To overcome the problem of mixed pixels, spectral unmixing
was proposed to decompose mixed pixels into several classes
and corresponding abundances, which reflect the land cover
types more accurately. Typical spectral unmixing algorithms
can be categorized into two types, linear spectral unmixing
(Roberts, Gardner et al, 1998; Heinz and Chang, 2001) and
nonlinear spectral unmixing (Huang and Townshend, 2003; Liu,
Seto et al., 2004; Lee and Lathrop, 2006). In linear spectral
unmixing, the spectrum of a mixed pixel was viewed as the
weighted summation of spectra of different endmembers in the
pixel, whereas the weight is the proportion of the endmember in
the pixel (Heinz and Chang, 2001). In nonlinear spectral
unmixing, the mechanism of the spectral mixture mechanism is
more nonlinear or unknown, and a variety of algorithms,
including support vector machine model (Brown, Gunn et al.,
1999), neural network model (Liu, Seto et al., 2004; Lee and
Lathrop, 2006) and physical model (Kimes and Nelson, 1998),
were proposed to retrieve the proportions of different
endmembers. Both existing linear and nonlinear spectral
unmixing focus on how to utilize the spectral information of
pixels, and the spatial neighbourhood information is always
ignored although a small number of algorithms attempt to
utilize the spatial information (Roessner, Segl et al., 2001).
Recently, a new model named super resolution based spectral
unmixing (SRSU) was proposed to utilize the spatial
information in spectral unmixing (Li, Tian et al., 2011). This
model is totally different from the conventional models, the
* Corresponding author.
linear and nonlinear models, since it focuses on spatial
dimension rather than spectral dimension.

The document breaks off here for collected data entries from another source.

===== src/shared/mcu_pkg.sv =====
// ---------------------------------------------------------------------------
// Shared constants for the metering control register block.
// ---------------------------------------------------------------------------
package mcu_pkg;

	// Bus geometry.
	localparam int ADDR_W = 8;
	localparam int DATA_W = 32;
	localparam int IDX_W = 6;
	localparam int IDX_LSB = 2;

	// Register indices; the byte address is four times the index.
	localparam logic [IDX_W-1:0] IDX_CTRL_ONE = 6'h02;
	localparam logic [IDX_W-1:0] IDX_CTRL_TWO = 6'h03;
	localparam logic [IDX_W-1:0] IDX_STATUS = 6'h04;

	// Reset value and writable bits of the control registers.
	localparam logic [DATA_W-1:0] CTRL_RESET = 32'h0000_0000;
	localparam logic [DATA_W-1:0] CTRL_ONE_MASK = 32'hffff_ffff;
	localparam logic [DATA_W-1:0] CTRL_TWO_MASK = 32'h80ff_ffff;

	// Field positions.
	localparam int BIT_PERIOD_SEL = 31;
	localparam int BIT_COMP_DIS = 31;
	localparam int BIT_ACC_CLK_SEL = 23;
	localparam int BIT_LOW_SPEED = 22;
	localparam int BIT_VGAIN = 21;
	localparam int BIT_ZC_SRC = 20;
	localparam int BIT_ST_SETTLING = 0;
	localparam int BIT_ST_COMP = 1;

	// Bus responses.
	localparam logic [1:0] RESP_OKAY = 2'h0;
	localparam logic [1:0] RESP_SLVERR = 2'h2;

	// System clock and derived timing.
	localparam longint CLK_HZ = 20000000;
	localparam int CLK_PERIOD_NS = 50;
	localparam int SETTLE_NS = 107000;
	localparam int SETTLE_CYCLES = (SETTLE_NS + CLK_PERIOD_NS - 1) /
		CLK_PERIOD_NS;
	localparam int SETTLE_W = 12;
	localparam int BASE_PERIOD_MS = 10;
	localparam int NS_PER_MS = 1000000;
	localparam int BASE_PERIOD_CYCLES = BASE_PERIOD_MS * NS_PER_MS /
		CLK_PERIOD_NS;
	localparam int BASE_CNT_W = 18;

	// Accumulator clock rates and phase increments of the rate generator.
	localparam longint ACC_FAST_HZ = 204800;
	localparam longint ACC_SLOW_HZ = 32768;
	localparam int PHASE_W = 32;
	localparam logic [63:0] INC_FAST_W = (64'(ACC_FAST_HZ) << PHASE_W) /
		64'(CLK_HZ);
	localparam logic [63:0] INC_SLOW_W = (64'(ACC_SLOW_HZ) << PHASE_W) /
		64'(CLK_HZ);
	localparam logic [PHASE_W-1:0] INC_FAST = INC_FAST_W[PHASE_W-1:0];
	localparam logic [PHASE_W-1:0] INC_SLOW = INC_SLOW_W[PHASE_W-1:0];

	// Sample widths.
	localparam int VSAMPLE_W = 24;
	localparam int VGAIN_SHIFT = 2;
	localparam int VSCALED_W = VSAMPLE_W + VGAIN_SHIFT;
	localparam int ISAMPLE_W = 24;

	// Two-bit divider of the base period.
	localparam logic [1:0] DIV_LAST = 2'h3;
	localparam logic [1:0] DIV_STEP = 2'h1;

endpackage : mcu_pkg


===== src/logic/mcu_rate_gen.sv =====
`timescale 1ns/1ns
// ---------------------------------------------------------------------------
// Fractional rate generator: one-cycle enable at the chosen average rate.
// ---------------------------------------------------------------------------
module mcu_rate_gen
	import mcu_pkg::*;
(
	// Clock and reset.
	input wire logic clock,
	input wire logic srst,
	// Phase increment per system clock.
	input wire logic [PHASE_W-1:0] phase_inc,
	// Rate enable pulse.
	output logic tick
);

	logic [PHASE_W-1:0] phase_q;
	logic [PHASE_W-1:0] phase_d;
	logic tick_q;
	logic tick_d;
	logic [PHASE_W:0] sum;

	// The carry out of the accumulator is the tick; the jitter is one cycle,
	// traded for an exact long-term rate from a clock that is no multiple.
	always_comb begin
		sum = {1'b0, phase_q} + {1'b0, phase_inc};
		phase_d = sum[PHASE_W-1:0];
		tick_d = sum[PHASE_W];
	end

	// Registers.
	always_ff @(posedge clock) begin
		if (srst) begin
			phase_q <= '0;
			tick_q <= 1'b0;
		end else begin
			phase_q <= phase_d;
			tick_q <= tick_d;
		end
	end

	assign tick = tick_q;

endmodule : mcu_rate_gen


===== src/logic/mcu_ctrl_regs.sv =====
`timescale 1ns/1ns
// Operation
// - Top bit of control two set turns filter gain compensation off.
// - Compensation is forced off while direct-current metering runs.
// - Clock select bit picks 204.8 kHz (0) or 32.768 kHz (1).
// - Low-speed option clear: accumulators 3-8 every 20 ms or 40 ms.
// - Option set, period bit 0: accumulators 3-5 every 10 ms, 6-8 stop.
// - Voltage gain bit selects gain one (0) or gain four (1).
// - Zero-crossing source bit selects current channel A or B.
// - All fields reset to zero and are readable and writable.
// - Control one is a separate read-write word; its top bit picks period.
module mcu_ctrl_regs
	import mcu_pkg::*;
#(
	parameter int PERIOD_CYCLES = BASE_PERIOD_CYCLES
)
(
	// Clock and reset.
	input wire logic clock,
	input wire logic srst,
	// AXI4-Lite write address and data.
	input wire logic s_axi_awvalid,
	output logic s_axi_awready,
	input wire logic [ADDR_W-1:0] s_axi_awaddr,
	input wire logic s_axi_wvalid,
	output logic s_axi_wready,
	input wire logic [DATA_W-1:0] s_axi_wdata,
	input wire logic [3:0] s_axi_wstrb,
	// AXI4-Lite write response.
	output logic s_axi_bvalid,
	input wire logic s_axi_bready,
	output logic [1:0] s_axi_bresp,
	// AXI4-Lite read.
	input wire logic s_axi_arvalid,
	output logic s_axi_arready,
	input wire logic [ADDR_W-1:0] s_axi_araddr,
	output logic s_axi_rvalid,
	input wire logic s_axi_rready,
	output logic [DATA_W-1:0] s_axi_rdata,
	output logic [1:0] s_axi_rresp,
	// Metering datapath.
	input wire logic dc_metering_active,
	input wire logic signed [VSAMPLE_W-1:0] voltage_sample,
	input wire logic signed [ISAMPLE_W-1:0] current_channel_a,
	input wire logic signed [ISAMPLE_W-1:0] current_channel_b,
	output logic filter_comp_active,
	output logic accum_clock_tick,
	output logic accum_clock_settling,
	output logic accum_tick_group_a,
	output logic accum_tick_group_b,
	output logic signed [VSCALED_W-1:0] voltage_scaled,
	output logic signed [ISAMPLE_W-1:0] zero_cross_current,
	// Raw control words for the rest of the datapath.
	output logic [DATA_W-1:0] metering_control_one,
	output logic [DATA_W-1:0] metering_control_two
);

	// -----------------------------------------------------------------------
	// Helpers
	// -----------------------------------------------------------------------
	function automatic logic [IDX_W-1:0] reg_index(
		input logic [ADDR_W-1:0] addr);
		return addr[IDX_LSB +: IDX_W];
	endfunction : reg_index

	function automatic logic [DATA_W-1:0] merge_write(
		input logic [DATA_W-1:0] old_val,
		input logic [DATA_W-1:0] new_val,
		input logic [3:0] strb,
		input logic [DATA_W-1:0] mask);
		logic [DATA_W-1:0] res;
		res = old_val;
		for (int i = 0; i < 4; i++) begin
			if (strb[i]) begin
				res[i*8 +: 8] = new_val[i*8 +: 8];
			end
		end
		return res & mask;
	endfunction : merge_write

	// -----------------------------------------------------------------------
	// Register bus slave
	// -----------------------------------------------------------------------
	logic aw_held_q, aw_held_d, w_held_q, w_held_d;
	logic [ADDR_W-1:0] waddr_q, waddr_d;
	logic [DATA_W-1:0] wdata_q, wdata_d;
	logic [3:0] wstrb_q, wstrb_d;
	logic bvalid_q, bvalid_d, rvalid_q, rvalid_d;
	logic [1:0] bresp_q, bresp_d, rresp_q, rresp_d;
	logic [DATA_W-1:0] rdata_q, rdata_d;
	logic [DATA_W-1:0] ctrl_one_q, ctrl_one_d, ctrl_two_q, ctrl_two_d;
	logic [DATA_W-1:0] status_word;
	logic do_write;

	assign s_axi_awready = !aw_held_q;
	assign s_axi_wready = !w_held_q;
	assign s_axi_arready = !rvalid_q;
	assign do_write = aw_held_q && w_held_q && !bvalid_q;

	// Address and data are caught in either order; the write happens once
	// both are held and the previous response has been taken.
	always_comb begin
		aw_held_d = aw_held_q;
		w_held_d = w_held_q;
		waddr_d = waddr_q;
		wdata_d = wdata_q;
		wstrb_d = wstrb_q;
		bvalid_d = bvalid_q;
		bresp_d = bresp_q;
		ctrl_one_d = ctrl_one_q;
		ctrl_two_d = ctrl_two_q;
		if (s_axi_awvalid && s_axi_awready) begin
			aw_held_d = 1'b1;
			waddr_d = s_axi_awaddr;
		end
		if (s_axi_wvalid && s_axi_wready) begin
			w_held_d = 1'b1;
			wdata_d = s_axi_wdata;
			wstrb_d = s_axi_wstrb;
		end
		if (bvalid_q && s_axi_bready) begin
			bvalid_d = 1'b0;
		end
		if (do_write) begin
			aw_held_d = 1'b0;
			w_held_d = 1'b0;
			bvalid_d = 1'b1;
			bresp_d = RESP_OKAY;
			unique case (reg_index(waddr_q))
				IDX_CTRL_ONE: begin
					ctrl_one_d = merge_write(ctrl_one_q, wdata_q, wstrb_q,
						CTRL_ONE_MASK);
				end
				IDX_CTRL_TWO: begin
					// Reserved bits are not stored and read back as zero.
					ctrl_two_d = merge_write(ctrl_two_q, wdata_q, wstrb_q,
						CTRL_TWO_MASK);
				end
				IDX_STATUS: ;
				default: bresp_d = RESP_SLVERR;
			endcase
		end
	end

	// Read data is taken from the live registers in the address cycle.
	always_comb begin
		rvalid_d = rvalid_q;
		rdata_d = rdata_q;
		rresp_d = rresp_q;
		if (rvalid_q && s_axi_rready) begin
			rvalid_d = 1'b0;
		end
		if (s_axi_arvalid && s_axi_arready) begin
			rvalid_d = 1'b1;
			rresp_d = RESP_OKAY;
			unique case (reg_index(s_axi_araddr))
				IDX_CTRL_ONE: rdata_d = ctrl_one_q;
				IDX_CTRL_TWO: rdata_d = ctrl_two_q;
				IDX_STATUS: rdata_d = status_word;
				default: begin
					rdata_d = '0;
					rresp_d = RESP_SLVERR;
				end
			endcase
		end
	end

	// Bus and control registers.
	always_ff @(posedge clock) begin
		if (srst) begin
			aw_held_q <= 1'b0;
			w_held_q <= 1'b0;
			waddr_q <= '0;
			wdata_q <= '0;
			wstrb_q <= '0;
			bvalid_q <= 1'b0;
			bresp_q <= RESP_OKAY;
			rvalid_q <= 1'b0;
			rdata_q <= '0;
			rresp_q <= RESP_OKAY;
			ctrl_one_q <= CTRL_RESET;
			ctrl_two_q <= CTRL_RESET;
		end else begin
			aw_held_q <= aw_held_d;
			w_held_q <= w_held_d;
			waddr_q <= waddr_d;
			wdata_q <= wdata_d;
			wstrb_q <= wstrb_d;
			bvalid_q <= bvalid_d;
			bresp_q <= bresp_d;
			rvalid_q <= rvalid_d;
			rdata_q <= rdata_d;
			rresp_q <= rresp_d;
			ctrl_one_q <= ctrl_one_d;
			ctrl_two_q <= ctrl_two_d;
		end
	end

	assign s_axi_bvalid = bvalid_q;
	assign s_axi_bresp = bresp_q;
	assign s_axi_rvalid = rvalid_q;
	assign s_axi_rdata = rdata_q;
	assign s_axi_rresp = rresp_q;
	assign metering_control_one = ctrl_one_q;
	assign metering_control_two = ctrl_two_q;

	// -----------------------------------------------------------------------
	// Datapath steering
	// -----------------------------------------------------------------------
	logic acc_sel, low_speed, period_sel;
	logic [PHASE_W-1:0] rate_inc;
	logic acc_sel_prev_q;
	logic [SETTLE_W-1:0] settle_q, settle_d;
	logic [BASE_CNT_W-1:0] base_cnt_q, base_cnt_d;
	logic [1:0] div_q, div_d;
	logic base_tick;
	logic comp_q, comp_d, tick_a_q, tick_a_d, tick_b_q, tick_b_d;
	logic signed [VSCALED_W-1:0] vscaled_q, vscaled_d;
	logic signed [ISAMPLE_W-1:0] zc_q, zc_d;

	assign acc_sel = ctrl_two_q[BIT_ACC_CLK_SEL];
	assign low_speed = ctrl_two_q[BIT_LOW_SPEED];
	assign period_sel = ctrl_one_q[BIT_PERIOD_SEL];
	assign rate_inc = acc_sel ? INC_SLOW : INC_FAST;
	assign base_tick = base_cnt_q == BASE_CNT_W'(PERIOD_CYCLES - 1);
	assign status_word = {{(DATA_W-2){1'b0}}, comp_q, settle_q != '0};

	mcu_rate_gen mcu_rate_gen_i (
		.clock(clock),
		.srst(srst),
		.phase_inc(rate_inc),
		.tick(accum_clock_tick)
	);

	// Settling window, group periods, gain and source selection. The
	// settling flag only reports; gating the pulse outputs is software's job.
	always_comb begin
		settle_d = settle_q;
		if (acc_sel != acc_sel_prev_q) begin
			settle_d = SETTLE_W'(SETTLE_CYCLES);
		end else if (settle_q != '0) begin
			settle_d = settle_q - SETTLE_W'(1);
		end
		base_cnt_d = base_tick ? '0 : base_cnt_q + BASE_CNT_W'(1);
		div_d = base_tick ? div_q + DIV_STEP : div_q;
		// The case with the option set and period bit one runs as cleared.
		if (low_speed && !period_sel) begin
			tick_a_d = base_tick;
			tick_b_d = 1'b0;
		end else if (!period_sel) begin
			tick_a_d = base_tick && div_q[0];
			tick_b_d = base_tick && div_q[0];
		end else begin
			tick_a_d = base_tick && div_q == DIV_LAST;
			tick_b_d = base_tick && div_q == DIV_LAST;
		end
		comp_d = !ctrl_two_q[BIT_COMP_DIS] && !dc_metering_active;
		vscaled_d = ctrl_two_q[BIT_VGAIN] ?
			VSCALED_W'(voltage_sample) <<< VGAIN_SHIFT :
			VSCALED_W'(voltage_sample);
		zc_d = ctrl_two_q[BIT_ZC_SRC] ? current_channel_b :
			current_channel_a;
	end

	// Datapath registers.
	always_ff @(posedge clock) begin
		if (srst) begin
			acc_sel_prev_q <= 1'b0;
			settle_q <= '0;
			base_cnt_q <= '0;
			div_q <= '0;
			tick_a_q <= 1'b0;
			tick_b_q <= 1'b0;
			comp_q <= 1'b0;
			vscaled_q <= '0;
			zc_q <= '0;
		end else begin
			acc_sel_prev_q <= acc_sel;
			settle_q <= settle_d;
			base_cnt_q <= base_cnt_d;
			div_q <= div_d;
			tick_a_q <= tick_a_d;
			tick_b_q <= tick_b_d;
			comp_q <= comp_d;
			vscaled_q <= vscaled_d;
			zc_q <= zc_d;
		end
	end

	assign accum_clock_settling = settle_q != '0;
	assign accum_tick_group_a = tick_a_q;
	assign accum_tick_group_b = tick_b_q;
	assign filter_comp_active = comp_q;
	assign voltage_scaled = vscaled_q;
	assign zero_cross_current = zc_q;
endmodule : mcu_ctrl_regs


===== config.mk =====
export PLATFORM = sky130hd
export DESIGN_NAME = mcu_ctrl_regs
export DESIGN_NICKNAME = d
export VERILOG_FILES = /design/src/shared/mcu_pkg.sv /design/src/logic/mcu_rate_gen.sv /design/src/logic/mcu_ctrl_regs.sv
export SDC_FILE = /design/constraint.sdc
export NUM_CORES = 1
export LEC_CHECK = 0
export ABC_CLOCK_PERIOD_IN_PS = 4610
export BUFFER_PORTS_ARGS = -buffer_cell sky130_fd_sc_hd__buf_2
export CAP_MARGIN = 20
export CORE_MARGIN = 2
export CORE_UTILIZATION = 28
export DETAILED_ROUTE_END_ITERATION = 10
export GPL_ROUTABILITY_DRIVEN = 0
export PLACE_DENSITY = 0.51
export SLEW_MARGIN = 15
export SYNTH_ARGS = -nofsm -noshare
export SYNTH_HDL_FRONTEND = slang
export SYNTH_SLANG_ARGS = --single-unit
export TNS_END_PERCENT = 20

===== constraint.sdc =====
create_clock -name clock -period 4.61 [get_ports clock]
set_clock_uncertainty 0.1 [all_clocks]
set_input_delay 0.2305 -clock clock [delete_from_list [all_inputs] [get_ports clock]]
set_output_delay 0.2305 -clock clock [all_outputs]
set_load 0.005 [all_outputs]

==> reports/metrics.yaml <==
status:
  outcome: "finished clean"
setup_path:
  crit_path_end_kind: "flop"
  critPathSlowestCell: "a31oi_1"
  crit_start: "metering_control_two[23]$_SDFFE_PP0P_"
  cp_cell_sequence: "inv_1, ha_1, fa_1, a31o_2, a31oi_1, o211ai_1, nand4_1, a211o_1, mux2_2"
  crit_path_end: "mcu_rate_gen_i.phase_q[30]$_SDFF_PP0_"
  cp_slowest_stage_delay_ps: 440
  reg2reg_slack_ps: 1600
  critical_path.max_fanout: 5
  arrival_ps: 3360
  timing.rr.end: "mcu_rate_gen_i.phase_q[30]$_SDFF_PP0_"
  ff2ff_path_depth: 9
  crit_required_ps: 4960
  worstSetupPathType: "reg2reg"
  crit_path_start_kind: "flop"
  reg2reg_from: "metering_control_two[23]$_SDFFE_PP0P_"
clock_tree:
  htreeDepth: 1
  post-cts-setup-buffer-count: 0
  numCtsBuffers: 31
  clk_latency_ps: 580
  root_buffer: "clkbuf_16"
  tritoncts: "done"
  cts.sinks: 256
  cts_max_path_buffers: 3
  clk_pin_slew_ps: 60
final_layout:
  final_common_cell: "buf_2"
  nets: 1772
  final_cell_mix: "buf_2, dfxtp_1, nand2_1"
  fillers: 3842
  stdcell_count: 2158
  area_growth_pct: 39.73
  drive_gt1_share_pct: 22.17
pwr:
  swShare_pct: 27.32
  ir_drop_mv: 0.2889
  p_total_mw: 6.111
  pwr-share-comb_pct: 16.7
  p_int_mw: 4.441
  pwr-share-seq_pct: 40.8
  p_clk_share_pct: 42.5
  powerDensity_mw_per_mm2: 409.5
  switching_power_mw: 1.670
  leakage_nw: 6.208
timing:
  setup_tns_ps: 0
  worst_pin_slew_ps: 1004
  hold_viol_final: 0
  min_period_ps: 3010
  finalSetupViolations: 0
  clock.fmax_ghz: 0.3322
  rsz0062_at_grt: "false"
  fin_crit_sh_pct: 65.30
  whs_ps: 58.70
  slew_viol_final: 0
  maxSlewHeadroom_pct: 32.95
synthesis:
  postSynthCellCount: 1244
  synth_edf_count: 0
  async_reset_ff_share_pct: 0
  syn_area_mm2: 0.01068
  yosysWarnings: 0
  avgSynthCellArea_um2: 8.585
  ys_seq_area_share_pct: 47.99
  ys.flop_type: "dfxtp_1"
  ys_seq_elements: 256
  synth_cell_type_count: 65
die:
  die_y_um: 199.3
  ioPinCount: 292
  die-area_mm2: 0.03972
  core_area_mm2: 0.03758
  start_util_pct: 28.42
  row_count: 71
  fp.dieW_um: 199.3
job:
  maxCapViolations: 0
grt:
  grt_max_degree: 131
  grt_pass1_wl_mm: 51.76
  grt_usage_pct: 16.24
  antenna_found_initial: 1
  top_usage_layer: "met2"
  grt_use_met3_pct: 3.561
  grtUsageMet2_pct: 27.11
  grt_pass1_vias: 9908
  overflow: 0
  grtUsageMet1_pct: 20.86
routing:
  first_pass_iters: 5
  drc_errors: 0
  vias: 10070
  post_drt_wl_per_cell_um: 15.45
  drtIter0Drc: 297
  finalWirelength_mm: 33.34
  drtAntennaViolNets: 0
  vias_per_cell: 4.667
placement:
  dp_hpwl_mm: 21.88
  place_inst: 1969
  io_buffer_count: 278
worst_hold_path:
  hold_class: "in2reg"
registers in the layout (all words and copies together), names as in the netlist, 2 cells and up:
signal and flops:
waddr_q 6, wstrb_q 4, mcu_rate_gen_i.phase_q 32, s_axi_rdata 32, metering_control_one 32, wdata_q 32, voltage_scaled 26, div_q 2
metering_control_two 25, settle_q 12, base_cnt_q 18, zero_cross_current 24
cell usage after synthesis, types with 2 or more instances:
cell       count  area (um^2)
and2_1         4        25.02
nand3_1       71        355.3
nor4_1         7        43.79
nor2_1       150        563.0
a21oi_1      152        760.7
a22oi_1        7        52.55
nor4bb_1       2        20.02
xnor2_1       23        201.4
clkbuf_1      53        198.9
xor2_1        17        148.9
o31ai_1        2        15.01
and3_1        11        68.82
o21a_1         4        30.03
ha_1          18        225.2
nand4_1        6        37.54
and4b_1        4        40.04
nor3b_1        3        22.52
nor3_1        42        210.2
buf_1         19        71.32
or2_2          3        18.77
o21ai_0       24        120.1
o311a_1        2        20.02
mux2i_1       78        780.8
o211ai_1       4        30.03
dfxtp_1      256         5125
a21o_1         7        52.55
or3_1         10        62.56
a2111oi_0      3        26.28
mux2_2         4        45.04
a31oi_1        4        25.02
o2111ai_1      2        17.52
o211a_1        2        20.02
nand2b_1       8        50.05
buf_4          9        67.56
inv_1         13        48.80
nand3b_1       3        22.52
a211o_1        6        52.55
nor2b_1       15        93.84
a211oi_1       5        37.54
nand2_1      166        623.1
metrics by stage:
stage	utilization [%]	worst slack, ps	area, um^2
2_1_floorplan	-	1485	10710
3_3_place_gp	33.29	1582	12510
3_5_place_dp	33.29	1613	12510
4_1_cts	39.71	1597	14920
5_1_grt	39.71	1333	14920
6_report	39.71	1600	14920
how the worst min path moves through the flow:
stage / startpoint / to / slack, ps / cells past startpoint
6_report: s_axi_arvalid / s_axi_rdata[0]$_SDFFE_PP0P_ / 60 / 4
5_1_grt: s_axi_arvalid / s_axi_rdata[0]$_SDFFE_PP0P_ / 40 / 4
4_1_cts: s_axi_arvalid / s_axi_rdata[0]$_SDFFE_PP0P_ / 30 / 4
3_5_place_dp: s_axi_rready / s_axi_rvalid$_SDFFE_PP0P_ / 330 / 2
3_3_place_gp: s_axi_rready / s_axi_rvalid$_SDFFE_PP0P_ / 320 / 2
2_1_floorplan: dc_metering_active / filter_comp_active$_SDFF_PP0_ / 210 / 1
per-layer routing:
layer	wire length, um	vias up
met2	15530	271
met4	844	0
met5	0	-
met3	2094	54
met1	14880	4709
li1	-	5037
kinds of logic after synthesis:
| family | count (synthesis) | synth area share (%) |
|---|---|---|
| buffers and inverters | 97 | 3.772 |
| flip-flops | 256 | 47.99 |
| AO/OA/AOI/OAI | 231 | 12.35 |
| multiplexers | 82 | 7.732 |
| other | 1 | 0.03511 |
| AND/OR/NAND/NOR | 518 | 22.55 |
| adder cells (fa/ha/maj) | 19 | 2.296 |
| XOR/XNOR | 40 | 3.280 |
area by class of cell:
type                    instances  area, um^2  share of cell area [%]
repair buffers                419        2784                   18.66
clock inverters                20       266.5                   1.786
inverters                      14       55.05                  0.3689
diodes                          1       2.502                 0.01677
well taps                     511       639.4                   4.284
multi-input cells             899        5207                   34.90
clock buffers                  38       842.1                   5.643
flip-flops and latches        256        5126                   34.35
worst max-delay path: cells and delay by family (launching register included):
kind	cells	cell delay, ps
fa+ha+maj	2	630
mux	1	320
compound gates	4	1210
simple gates	1	260
flops	1	330
buf+inv	1	60
power groups by stage:
stage	sequential, mW	combinational [mW]	clock, mW
floorplan	2.50	0.705	0
global placement	2.54	0.924	0
detailed placement	2.54	0.932	0
CTS	2.49	1.02	2.67
global route	2.51	1.15	2.77
finish	2.49	1.02	2.60
what timing repair did:
item,in CTS,in global routing
hold endpoints to repair,98,0
hold buffers,130,0
gates resized for setup,0,0
(Power assumes the default switching activity.)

SRSU has shown
good performance in land cover mapping, and is a potential
powerful approach in the spectral unmixing family. However,
this model is developed in primary status that an image database
providing prior knowledge is required, and this perquisite
makes the model inconvenient for use. This study aims to
propose a simple way to implement SRSU, and evaluates its
performance compared with conventional spectral unmixing.
2. BACKGROUND
In this section, the previously developed super resolution-based
spectral unmixing (SRSU) model is introduced. The essence of
SRSU is that downscaling a remotely sensed image helps to
reduce spectral mixing in the image and hence the downscaled
(super resolution) image can be processed with a hard
classification method to produce the land cover proportion map
in the original resolution. The SRSU has following steps as
following steps 1) Use a super resolution technique to
downscale a remotely sensed image to a super resolution image;
2) Classify the super resolution image with a hard classification
method; 3) Convert the super resolution classification map to
original resolution to produce a set of proportion maps for
different endmembers, which are the product of spectral
unmixing.
The key technique used in SRSU is super resolution
reconstruction, which refers to reconstruct a higher resolution
image from the original image. Since this reconstruction is ill-
posed from a mathematical perspective, prior information
should be introduced to regulate this process. In super
resolution reconstruction, prior information is provide by a
training database, which reflects the relationship of low
resolution images and their corresponding high resolution
images in natural scenes. A number of algorithms have been
proposed to merge the training database into the super
resolution reconstruction (Freeman et al., 2002; Kim and Kwon,
2010), but each algorithm is complex.